ICAS President: No time like the present
In her final column as ICAS President, Catherine Burnet CA says we must seize the moment to reshape business around a new set of values
What a year it has been. The past 12 months have been tumultuous for all, presenting significant personal and professional challenges and demanding agility like never before. It’s something I have kept close to heart as ICAS President and when speaking to CAs from across the globe (see p37).
Looking ahead, as millions more are vaccinated and restrictions slowly lifted, there is a renewed sense of excitement about business. The silver lining of the past 12 months is that we have all been forced to question our long-held assumptions about “the way things are”. Whether that’s remote working, flexible hours or rethinking business travel, the rulebook has been thrown out of the window and we have a unique opportunity to start afresh.
Business has a responsibility to create a vision of the future, building credibility and confidence with employees and customers. We must build on the gains of the past year, such as more flexible working arrangements and, especially as we travel less, committing to net-zero emissions. The lifting of restrictions is not a reason to rush back to the past. Instead, exiting the worst months of the pandemic is a time for leaders to prove they have listened and learned and are actively working to improve business for employee and client alike.

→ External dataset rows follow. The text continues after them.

**config.mk**
```make
export PLATFORM = sky130hd
export DESIGN_NAME = bank_write_decode
export DESIGN_NICKNAME = d
export VERILOG_FILES = /design/src/design/ram_pkg.sv /design/src/design/bank_write_decode.sv
export VERILOG_INCLUDE_DIRS = /design/src /design/src/design
export SDC_FILE = /design/constraint.sdc
export NUM_CORES = 1
export LEC_CHECK = 0
export CAP_MARGIN = 30
export CORE_AREA = 2 2 39 41
export DETAILED_ROUTE_END_ITERATION = 10
export DIE_AREA = 0 0 41 43
export DONT_BUFFER_PORTS = 1
export PLACE_DENSITY = 0.72
export SLEW_MARGIN = 20
export SYNTH_ARGS = -nofsm -noshare
export SYNTH_HDL_FRONTEND = slang
export SYNTH_SLANG_ARGS = --single-unit
```
**constraint.sdc**
```tcl
create_clock -name vclk -period 5.19
set_input_delay 0.2595 -clock vclk [all_inputs]
set_output_delay 0.2595 -clock vclk [all_outputs]
set_load 0.01 [all_outputs]
```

Now is the time for business to really determine where its responsibilities lie – and there are many questions to be answered in this new world. What are the core values driving your business and how do you communicate them externally? How invested are you in your employees’ wellbeing? What about sustainability and diversity? These issues are now inextricably linked with business performance; as potential customers, employees and investors vote with the choices they make, they are no longer nice-to-haves. The ethical has merged with the financial argument to create an ever-more compelling mission to do good.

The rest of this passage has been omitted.